> **WHAT TO PRODUCE**
Within the entries below, every line containing "endpoints" is to be copied.

[Dataset entries]
:::::

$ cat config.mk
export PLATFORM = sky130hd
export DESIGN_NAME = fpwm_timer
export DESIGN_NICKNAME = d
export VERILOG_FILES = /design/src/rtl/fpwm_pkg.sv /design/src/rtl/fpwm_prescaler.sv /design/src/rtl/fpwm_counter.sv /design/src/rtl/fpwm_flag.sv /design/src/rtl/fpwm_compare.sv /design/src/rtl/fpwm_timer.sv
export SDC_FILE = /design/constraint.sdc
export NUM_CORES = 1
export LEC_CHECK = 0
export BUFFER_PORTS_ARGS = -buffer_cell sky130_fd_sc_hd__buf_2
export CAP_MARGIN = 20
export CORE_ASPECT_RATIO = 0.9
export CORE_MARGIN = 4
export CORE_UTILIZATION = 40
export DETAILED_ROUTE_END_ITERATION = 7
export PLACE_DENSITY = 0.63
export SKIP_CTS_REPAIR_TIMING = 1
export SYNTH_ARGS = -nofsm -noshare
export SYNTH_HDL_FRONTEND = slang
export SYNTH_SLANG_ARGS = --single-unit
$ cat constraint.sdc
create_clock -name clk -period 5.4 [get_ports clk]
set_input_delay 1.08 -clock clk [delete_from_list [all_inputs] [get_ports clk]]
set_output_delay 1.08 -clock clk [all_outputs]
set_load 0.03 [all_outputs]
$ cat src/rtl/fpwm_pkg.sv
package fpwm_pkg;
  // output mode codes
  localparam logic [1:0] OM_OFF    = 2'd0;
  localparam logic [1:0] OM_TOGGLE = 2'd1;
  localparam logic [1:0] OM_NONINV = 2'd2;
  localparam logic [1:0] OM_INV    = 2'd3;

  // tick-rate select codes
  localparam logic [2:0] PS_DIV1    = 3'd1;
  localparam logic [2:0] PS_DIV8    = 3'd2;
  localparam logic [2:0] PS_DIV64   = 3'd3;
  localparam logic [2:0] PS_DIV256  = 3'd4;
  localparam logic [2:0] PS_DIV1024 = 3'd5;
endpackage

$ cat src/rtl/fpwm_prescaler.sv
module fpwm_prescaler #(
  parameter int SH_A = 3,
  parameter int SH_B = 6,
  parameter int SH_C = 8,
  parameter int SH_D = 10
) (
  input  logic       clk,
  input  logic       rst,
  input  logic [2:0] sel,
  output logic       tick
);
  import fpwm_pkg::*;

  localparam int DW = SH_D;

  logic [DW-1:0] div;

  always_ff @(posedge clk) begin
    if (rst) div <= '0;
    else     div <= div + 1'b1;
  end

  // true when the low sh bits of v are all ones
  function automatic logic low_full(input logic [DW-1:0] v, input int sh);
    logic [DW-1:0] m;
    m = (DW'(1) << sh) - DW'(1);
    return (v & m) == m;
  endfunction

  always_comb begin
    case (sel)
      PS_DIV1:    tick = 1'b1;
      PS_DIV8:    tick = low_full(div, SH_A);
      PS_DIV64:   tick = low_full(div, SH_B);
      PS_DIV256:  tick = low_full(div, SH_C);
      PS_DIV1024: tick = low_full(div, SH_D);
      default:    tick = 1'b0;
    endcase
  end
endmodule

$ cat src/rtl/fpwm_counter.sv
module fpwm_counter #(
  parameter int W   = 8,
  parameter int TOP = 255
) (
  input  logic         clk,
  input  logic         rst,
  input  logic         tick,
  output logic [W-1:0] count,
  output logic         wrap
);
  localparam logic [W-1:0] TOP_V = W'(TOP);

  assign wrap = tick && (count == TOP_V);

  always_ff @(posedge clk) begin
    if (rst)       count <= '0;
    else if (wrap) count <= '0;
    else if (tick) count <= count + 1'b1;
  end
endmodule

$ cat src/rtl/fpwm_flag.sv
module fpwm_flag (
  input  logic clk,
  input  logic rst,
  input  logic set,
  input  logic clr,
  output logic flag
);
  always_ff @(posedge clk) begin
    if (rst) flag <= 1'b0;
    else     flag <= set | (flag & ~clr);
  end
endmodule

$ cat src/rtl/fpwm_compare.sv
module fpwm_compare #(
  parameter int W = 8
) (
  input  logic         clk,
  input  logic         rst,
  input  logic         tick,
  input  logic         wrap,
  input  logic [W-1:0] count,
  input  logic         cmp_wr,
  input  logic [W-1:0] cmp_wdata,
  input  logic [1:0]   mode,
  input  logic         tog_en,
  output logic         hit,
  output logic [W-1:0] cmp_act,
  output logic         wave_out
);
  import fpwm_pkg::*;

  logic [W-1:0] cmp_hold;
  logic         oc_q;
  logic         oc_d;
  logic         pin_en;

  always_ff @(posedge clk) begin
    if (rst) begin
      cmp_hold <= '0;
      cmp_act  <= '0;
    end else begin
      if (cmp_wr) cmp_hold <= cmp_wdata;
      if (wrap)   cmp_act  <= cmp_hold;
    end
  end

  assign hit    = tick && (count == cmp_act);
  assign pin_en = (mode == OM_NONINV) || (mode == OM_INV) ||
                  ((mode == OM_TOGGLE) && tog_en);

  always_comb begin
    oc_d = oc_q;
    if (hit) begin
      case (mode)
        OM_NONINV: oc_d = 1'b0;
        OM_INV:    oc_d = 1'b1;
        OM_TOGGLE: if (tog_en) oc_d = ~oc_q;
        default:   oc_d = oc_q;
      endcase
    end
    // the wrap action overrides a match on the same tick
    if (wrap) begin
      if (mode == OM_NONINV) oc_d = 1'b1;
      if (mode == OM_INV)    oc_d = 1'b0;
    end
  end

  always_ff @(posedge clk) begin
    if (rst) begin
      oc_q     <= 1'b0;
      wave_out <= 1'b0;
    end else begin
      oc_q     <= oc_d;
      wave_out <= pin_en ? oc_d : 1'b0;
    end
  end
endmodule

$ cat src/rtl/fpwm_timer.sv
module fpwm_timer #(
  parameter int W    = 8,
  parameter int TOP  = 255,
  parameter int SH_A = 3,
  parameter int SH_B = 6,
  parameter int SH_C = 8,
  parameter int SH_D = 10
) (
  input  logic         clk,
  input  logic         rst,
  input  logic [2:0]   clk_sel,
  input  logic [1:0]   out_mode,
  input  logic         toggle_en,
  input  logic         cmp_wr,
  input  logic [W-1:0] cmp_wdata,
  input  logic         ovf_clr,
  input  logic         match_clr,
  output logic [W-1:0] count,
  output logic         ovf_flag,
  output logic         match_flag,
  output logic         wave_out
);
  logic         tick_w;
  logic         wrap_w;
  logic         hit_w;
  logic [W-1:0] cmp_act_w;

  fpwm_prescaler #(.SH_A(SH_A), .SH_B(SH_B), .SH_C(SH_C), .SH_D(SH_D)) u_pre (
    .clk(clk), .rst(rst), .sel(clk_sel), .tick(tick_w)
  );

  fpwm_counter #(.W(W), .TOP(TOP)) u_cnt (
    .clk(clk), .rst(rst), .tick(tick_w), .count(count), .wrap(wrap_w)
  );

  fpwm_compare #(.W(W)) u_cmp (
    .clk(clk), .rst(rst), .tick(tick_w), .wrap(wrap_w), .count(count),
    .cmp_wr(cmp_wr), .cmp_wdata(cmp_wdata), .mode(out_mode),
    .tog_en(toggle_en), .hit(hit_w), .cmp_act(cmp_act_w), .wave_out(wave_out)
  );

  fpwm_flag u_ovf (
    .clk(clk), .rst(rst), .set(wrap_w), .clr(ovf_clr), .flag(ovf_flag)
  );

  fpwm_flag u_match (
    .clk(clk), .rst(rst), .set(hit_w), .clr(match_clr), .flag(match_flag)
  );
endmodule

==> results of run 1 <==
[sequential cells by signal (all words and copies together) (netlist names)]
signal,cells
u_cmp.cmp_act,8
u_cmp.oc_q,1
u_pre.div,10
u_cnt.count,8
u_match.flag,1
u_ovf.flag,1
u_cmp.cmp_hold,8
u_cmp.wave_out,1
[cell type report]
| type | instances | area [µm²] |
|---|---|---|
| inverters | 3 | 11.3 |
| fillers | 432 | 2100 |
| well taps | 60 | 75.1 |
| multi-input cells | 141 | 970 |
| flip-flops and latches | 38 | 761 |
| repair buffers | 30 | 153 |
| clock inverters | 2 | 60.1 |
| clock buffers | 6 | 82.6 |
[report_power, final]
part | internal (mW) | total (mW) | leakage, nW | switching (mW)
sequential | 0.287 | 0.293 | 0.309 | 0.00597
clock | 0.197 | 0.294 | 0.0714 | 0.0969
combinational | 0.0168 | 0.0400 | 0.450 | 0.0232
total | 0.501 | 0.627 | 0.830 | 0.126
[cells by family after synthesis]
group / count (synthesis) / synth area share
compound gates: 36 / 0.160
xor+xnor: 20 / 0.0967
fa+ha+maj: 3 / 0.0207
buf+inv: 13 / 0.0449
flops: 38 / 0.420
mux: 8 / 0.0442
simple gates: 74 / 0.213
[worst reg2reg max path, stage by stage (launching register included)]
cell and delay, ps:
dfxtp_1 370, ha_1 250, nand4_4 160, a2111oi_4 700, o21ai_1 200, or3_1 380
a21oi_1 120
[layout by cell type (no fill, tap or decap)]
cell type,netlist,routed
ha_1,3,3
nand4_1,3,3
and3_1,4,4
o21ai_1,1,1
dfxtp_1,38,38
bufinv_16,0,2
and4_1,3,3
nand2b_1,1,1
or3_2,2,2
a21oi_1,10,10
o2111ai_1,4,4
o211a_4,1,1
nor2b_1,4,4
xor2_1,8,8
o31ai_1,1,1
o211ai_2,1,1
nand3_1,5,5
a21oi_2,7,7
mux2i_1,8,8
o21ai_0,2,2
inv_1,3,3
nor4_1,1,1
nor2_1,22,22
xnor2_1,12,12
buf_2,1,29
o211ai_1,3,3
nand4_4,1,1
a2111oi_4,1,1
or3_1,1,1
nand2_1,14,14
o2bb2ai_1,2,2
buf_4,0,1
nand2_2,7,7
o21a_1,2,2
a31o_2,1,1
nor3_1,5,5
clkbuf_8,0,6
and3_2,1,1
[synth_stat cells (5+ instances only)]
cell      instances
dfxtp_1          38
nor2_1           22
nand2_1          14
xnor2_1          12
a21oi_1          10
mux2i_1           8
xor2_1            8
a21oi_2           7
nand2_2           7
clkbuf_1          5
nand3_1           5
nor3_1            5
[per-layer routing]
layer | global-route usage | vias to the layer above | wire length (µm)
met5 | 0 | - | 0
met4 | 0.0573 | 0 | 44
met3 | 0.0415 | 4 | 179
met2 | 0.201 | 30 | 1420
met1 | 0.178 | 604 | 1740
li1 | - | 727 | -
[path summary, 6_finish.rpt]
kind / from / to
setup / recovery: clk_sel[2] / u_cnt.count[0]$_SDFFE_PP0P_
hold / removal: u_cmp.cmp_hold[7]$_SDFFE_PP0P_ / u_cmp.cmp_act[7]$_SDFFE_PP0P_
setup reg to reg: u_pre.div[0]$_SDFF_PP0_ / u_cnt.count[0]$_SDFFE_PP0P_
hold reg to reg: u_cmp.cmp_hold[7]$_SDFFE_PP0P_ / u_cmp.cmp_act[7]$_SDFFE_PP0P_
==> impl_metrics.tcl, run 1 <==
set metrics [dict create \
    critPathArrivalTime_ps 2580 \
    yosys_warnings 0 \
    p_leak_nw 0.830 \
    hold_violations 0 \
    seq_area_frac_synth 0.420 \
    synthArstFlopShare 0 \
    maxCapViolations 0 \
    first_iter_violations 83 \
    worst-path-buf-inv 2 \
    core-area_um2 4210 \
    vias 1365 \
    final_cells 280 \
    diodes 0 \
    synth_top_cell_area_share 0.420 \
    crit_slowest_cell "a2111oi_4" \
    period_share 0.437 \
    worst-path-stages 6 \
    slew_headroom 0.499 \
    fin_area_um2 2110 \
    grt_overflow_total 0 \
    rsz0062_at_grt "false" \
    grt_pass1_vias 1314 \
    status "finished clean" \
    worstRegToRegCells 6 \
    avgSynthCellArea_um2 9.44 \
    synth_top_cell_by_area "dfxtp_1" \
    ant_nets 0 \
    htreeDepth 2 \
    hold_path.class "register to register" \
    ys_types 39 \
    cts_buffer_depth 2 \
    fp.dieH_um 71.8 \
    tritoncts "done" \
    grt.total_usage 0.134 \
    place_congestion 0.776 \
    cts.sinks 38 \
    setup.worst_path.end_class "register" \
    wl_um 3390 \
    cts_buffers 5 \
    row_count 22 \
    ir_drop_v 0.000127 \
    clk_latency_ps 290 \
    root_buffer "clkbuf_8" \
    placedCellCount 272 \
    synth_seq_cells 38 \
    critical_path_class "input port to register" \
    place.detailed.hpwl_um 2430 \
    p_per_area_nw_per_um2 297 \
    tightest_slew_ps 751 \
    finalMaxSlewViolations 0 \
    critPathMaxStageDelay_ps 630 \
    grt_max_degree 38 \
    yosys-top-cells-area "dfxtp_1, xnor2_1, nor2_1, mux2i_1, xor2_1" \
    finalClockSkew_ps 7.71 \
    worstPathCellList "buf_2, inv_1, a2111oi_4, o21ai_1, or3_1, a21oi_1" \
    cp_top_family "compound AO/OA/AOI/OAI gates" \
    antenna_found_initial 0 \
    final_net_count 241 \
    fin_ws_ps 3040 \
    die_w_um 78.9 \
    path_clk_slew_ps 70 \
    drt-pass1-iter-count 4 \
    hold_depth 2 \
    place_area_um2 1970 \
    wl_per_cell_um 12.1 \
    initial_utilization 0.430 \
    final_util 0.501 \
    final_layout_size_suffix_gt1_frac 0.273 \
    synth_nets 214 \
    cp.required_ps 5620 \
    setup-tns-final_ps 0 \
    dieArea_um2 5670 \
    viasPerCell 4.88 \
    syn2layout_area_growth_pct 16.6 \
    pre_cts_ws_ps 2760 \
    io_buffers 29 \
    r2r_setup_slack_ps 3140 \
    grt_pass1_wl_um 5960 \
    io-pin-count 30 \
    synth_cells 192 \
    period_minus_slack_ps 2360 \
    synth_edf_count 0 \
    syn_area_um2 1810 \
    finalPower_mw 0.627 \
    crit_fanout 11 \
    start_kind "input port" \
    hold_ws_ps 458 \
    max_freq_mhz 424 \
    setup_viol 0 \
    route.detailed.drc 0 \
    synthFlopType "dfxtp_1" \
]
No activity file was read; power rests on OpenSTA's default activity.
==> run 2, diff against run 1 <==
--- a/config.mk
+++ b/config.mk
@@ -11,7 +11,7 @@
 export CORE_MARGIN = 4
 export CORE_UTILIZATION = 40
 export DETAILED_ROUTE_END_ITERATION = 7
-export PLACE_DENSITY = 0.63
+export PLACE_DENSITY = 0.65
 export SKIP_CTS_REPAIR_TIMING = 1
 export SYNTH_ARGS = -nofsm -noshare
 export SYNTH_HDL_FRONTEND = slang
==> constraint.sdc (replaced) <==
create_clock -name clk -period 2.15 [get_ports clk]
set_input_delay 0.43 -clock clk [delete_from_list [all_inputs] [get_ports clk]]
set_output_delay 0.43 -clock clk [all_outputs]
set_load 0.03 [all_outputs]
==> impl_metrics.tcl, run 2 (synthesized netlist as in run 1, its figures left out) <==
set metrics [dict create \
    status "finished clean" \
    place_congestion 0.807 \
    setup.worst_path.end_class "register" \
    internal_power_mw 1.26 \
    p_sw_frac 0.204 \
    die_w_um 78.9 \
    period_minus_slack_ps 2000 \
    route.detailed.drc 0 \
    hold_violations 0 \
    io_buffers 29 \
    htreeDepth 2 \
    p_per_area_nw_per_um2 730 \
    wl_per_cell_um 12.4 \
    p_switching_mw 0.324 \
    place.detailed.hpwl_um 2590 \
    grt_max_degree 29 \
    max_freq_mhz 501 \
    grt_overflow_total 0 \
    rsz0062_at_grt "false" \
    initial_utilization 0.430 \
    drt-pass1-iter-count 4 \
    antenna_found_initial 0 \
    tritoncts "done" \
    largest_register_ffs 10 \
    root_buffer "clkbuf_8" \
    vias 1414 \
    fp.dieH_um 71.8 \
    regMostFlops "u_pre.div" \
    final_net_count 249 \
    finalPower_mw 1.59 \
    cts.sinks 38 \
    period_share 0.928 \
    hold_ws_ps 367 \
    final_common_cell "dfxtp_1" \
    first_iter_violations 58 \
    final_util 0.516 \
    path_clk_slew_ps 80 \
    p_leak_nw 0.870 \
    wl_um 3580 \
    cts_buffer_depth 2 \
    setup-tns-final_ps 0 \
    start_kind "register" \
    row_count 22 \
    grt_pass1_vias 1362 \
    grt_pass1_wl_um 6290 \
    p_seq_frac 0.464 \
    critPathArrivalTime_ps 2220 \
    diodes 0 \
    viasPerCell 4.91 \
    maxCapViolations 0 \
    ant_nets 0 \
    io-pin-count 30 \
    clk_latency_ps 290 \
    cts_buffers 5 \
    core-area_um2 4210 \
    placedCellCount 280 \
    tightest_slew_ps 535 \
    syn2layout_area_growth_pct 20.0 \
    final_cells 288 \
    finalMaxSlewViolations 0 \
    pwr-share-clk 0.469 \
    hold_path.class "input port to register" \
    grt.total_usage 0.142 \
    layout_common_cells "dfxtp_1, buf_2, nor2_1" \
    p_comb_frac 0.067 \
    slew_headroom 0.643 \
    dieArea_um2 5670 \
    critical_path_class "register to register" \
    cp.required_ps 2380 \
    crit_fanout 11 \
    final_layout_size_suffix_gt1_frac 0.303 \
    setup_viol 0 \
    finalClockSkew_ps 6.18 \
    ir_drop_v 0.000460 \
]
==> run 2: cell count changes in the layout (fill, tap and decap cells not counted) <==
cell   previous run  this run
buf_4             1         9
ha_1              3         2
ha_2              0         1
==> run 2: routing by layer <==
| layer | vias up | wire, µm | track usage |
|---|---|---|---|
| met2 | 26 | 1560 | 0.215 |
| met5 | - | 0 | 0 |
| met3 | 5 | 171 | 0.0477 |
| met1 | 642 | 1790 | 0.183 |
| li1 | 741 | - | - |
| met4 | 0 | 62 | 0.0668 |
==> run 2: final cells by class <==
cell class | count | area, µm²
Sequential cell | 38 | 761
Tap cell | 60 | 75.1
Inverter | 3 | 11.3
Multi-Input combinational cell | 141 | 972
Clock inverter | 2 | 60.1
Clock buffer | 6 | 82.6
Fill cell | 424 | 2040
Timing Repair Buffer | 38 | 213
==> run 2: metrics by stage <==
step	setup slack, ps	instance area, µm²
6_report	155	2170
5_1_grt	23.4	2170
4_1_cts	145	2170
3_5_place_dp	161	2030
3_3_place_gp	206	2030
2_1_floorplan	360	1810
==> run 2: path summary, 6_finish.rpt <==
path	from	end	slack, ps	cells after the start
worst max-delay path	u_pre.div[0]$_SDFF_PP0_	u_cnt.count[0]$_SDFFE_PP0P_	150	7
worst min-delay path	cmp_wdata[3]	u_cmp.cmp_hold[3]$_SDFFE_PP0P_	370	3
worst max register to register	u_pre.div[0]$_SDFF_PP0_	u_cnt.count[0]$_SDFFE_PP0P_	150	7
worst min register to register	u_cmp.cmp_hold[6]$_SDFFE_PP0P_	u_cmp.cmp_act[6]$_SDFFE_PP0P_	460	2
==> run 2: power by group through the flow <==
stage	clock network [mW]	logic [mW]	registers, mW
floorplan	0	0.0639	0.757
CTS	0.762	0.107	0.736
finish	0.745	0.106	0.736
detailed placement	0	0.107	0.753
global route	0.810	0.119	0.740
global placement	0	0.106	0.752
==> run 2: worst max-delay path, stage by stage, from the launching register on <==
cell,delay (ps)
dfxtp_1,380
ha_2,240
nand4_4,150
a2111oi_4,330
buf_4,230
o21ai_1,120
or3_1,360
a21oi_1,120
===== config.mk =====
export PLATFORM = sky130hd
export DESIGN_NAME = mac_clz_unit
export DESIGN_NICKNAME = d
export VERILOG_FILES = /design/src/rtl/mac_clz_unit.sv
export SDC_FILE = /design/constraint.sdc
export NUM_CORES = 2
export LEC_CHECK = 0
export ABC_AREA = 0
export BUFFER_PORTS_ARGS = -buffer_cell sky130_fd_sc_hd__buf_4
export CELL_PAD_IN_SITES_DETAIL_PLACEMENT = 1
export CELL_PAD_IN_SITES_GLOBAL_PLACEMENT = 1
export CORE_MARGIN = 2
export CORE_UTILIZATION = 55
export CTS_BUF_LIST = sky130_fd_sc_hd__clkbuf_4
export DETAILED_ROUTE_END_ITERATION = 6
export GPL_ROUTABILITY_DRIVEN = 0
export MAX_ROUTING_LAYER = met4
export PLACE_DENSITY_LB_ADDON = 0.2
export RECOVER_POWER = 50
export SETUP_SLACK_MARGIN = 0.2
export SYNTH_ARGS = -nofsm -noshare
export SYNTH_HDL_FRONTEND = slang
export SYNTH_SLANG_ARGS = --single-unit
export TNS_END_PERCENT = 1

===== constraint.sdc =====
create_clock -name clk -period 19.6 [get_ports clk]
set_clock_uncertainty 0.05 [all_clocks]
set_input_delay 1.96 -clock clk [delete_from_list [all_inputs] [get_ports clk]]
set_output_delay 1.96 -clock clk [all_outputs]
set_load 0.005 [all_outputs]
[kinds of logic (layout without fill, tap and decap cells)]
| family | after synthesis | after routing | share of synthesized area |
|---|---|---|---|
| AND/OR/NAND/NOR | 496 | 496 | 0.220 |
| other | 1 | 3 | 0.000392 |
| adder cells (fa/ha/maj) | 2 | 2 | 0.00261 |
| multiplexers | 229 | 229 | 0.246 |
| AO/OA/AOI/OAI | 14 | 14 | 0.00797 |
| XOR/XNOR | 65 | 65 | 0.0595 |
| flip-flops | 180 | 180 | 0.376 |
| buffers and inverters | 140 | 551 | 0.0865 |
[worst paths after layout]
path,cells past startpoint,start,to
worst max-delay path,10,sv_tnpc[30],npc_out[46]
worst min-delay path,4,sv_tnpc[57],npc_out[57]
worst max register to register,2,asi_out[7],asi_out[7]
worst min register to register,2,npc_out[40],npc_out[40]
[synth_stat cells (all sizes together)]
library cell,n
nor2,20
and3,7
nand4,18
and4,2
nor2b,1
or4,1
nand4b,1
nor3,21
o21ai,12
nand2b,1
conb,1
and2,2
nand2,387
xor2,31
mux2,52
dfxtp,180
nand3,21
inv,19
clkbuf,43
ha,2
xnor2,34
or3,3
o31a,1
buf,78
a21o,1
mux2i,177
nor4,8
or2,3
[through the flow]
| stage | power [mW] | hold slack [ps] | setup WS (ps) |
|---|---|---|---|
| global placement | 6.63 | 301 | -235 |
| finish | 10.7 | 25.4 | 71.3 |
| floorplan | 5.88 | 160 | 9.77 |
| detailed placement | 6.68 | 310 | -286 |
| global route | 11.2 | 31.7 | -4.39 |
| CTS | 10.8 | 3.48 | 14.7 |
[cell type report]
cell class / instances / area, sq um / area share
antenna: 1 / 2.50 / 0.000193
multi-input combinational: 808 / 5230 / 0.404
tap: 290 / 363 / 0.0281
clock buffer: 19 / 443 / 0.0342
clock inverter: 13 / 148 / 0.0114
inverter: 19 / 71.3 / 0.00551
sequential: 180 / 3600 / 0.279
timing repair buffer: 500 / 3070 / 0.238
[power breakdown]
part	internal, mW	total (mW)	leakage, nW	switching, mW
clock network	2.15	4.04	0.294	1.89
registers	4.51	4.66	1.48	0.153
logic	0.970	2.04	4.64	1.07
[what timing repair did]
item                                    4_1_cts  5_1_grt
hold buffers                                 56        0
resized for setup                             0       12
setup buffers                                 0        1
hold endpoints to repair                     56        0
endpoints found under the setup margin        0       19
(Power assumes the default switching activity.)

:::::

> **PROBLEM SOLUTION**
hold endpoints to repair                     56        0
endpoints found under the setup margin        0       19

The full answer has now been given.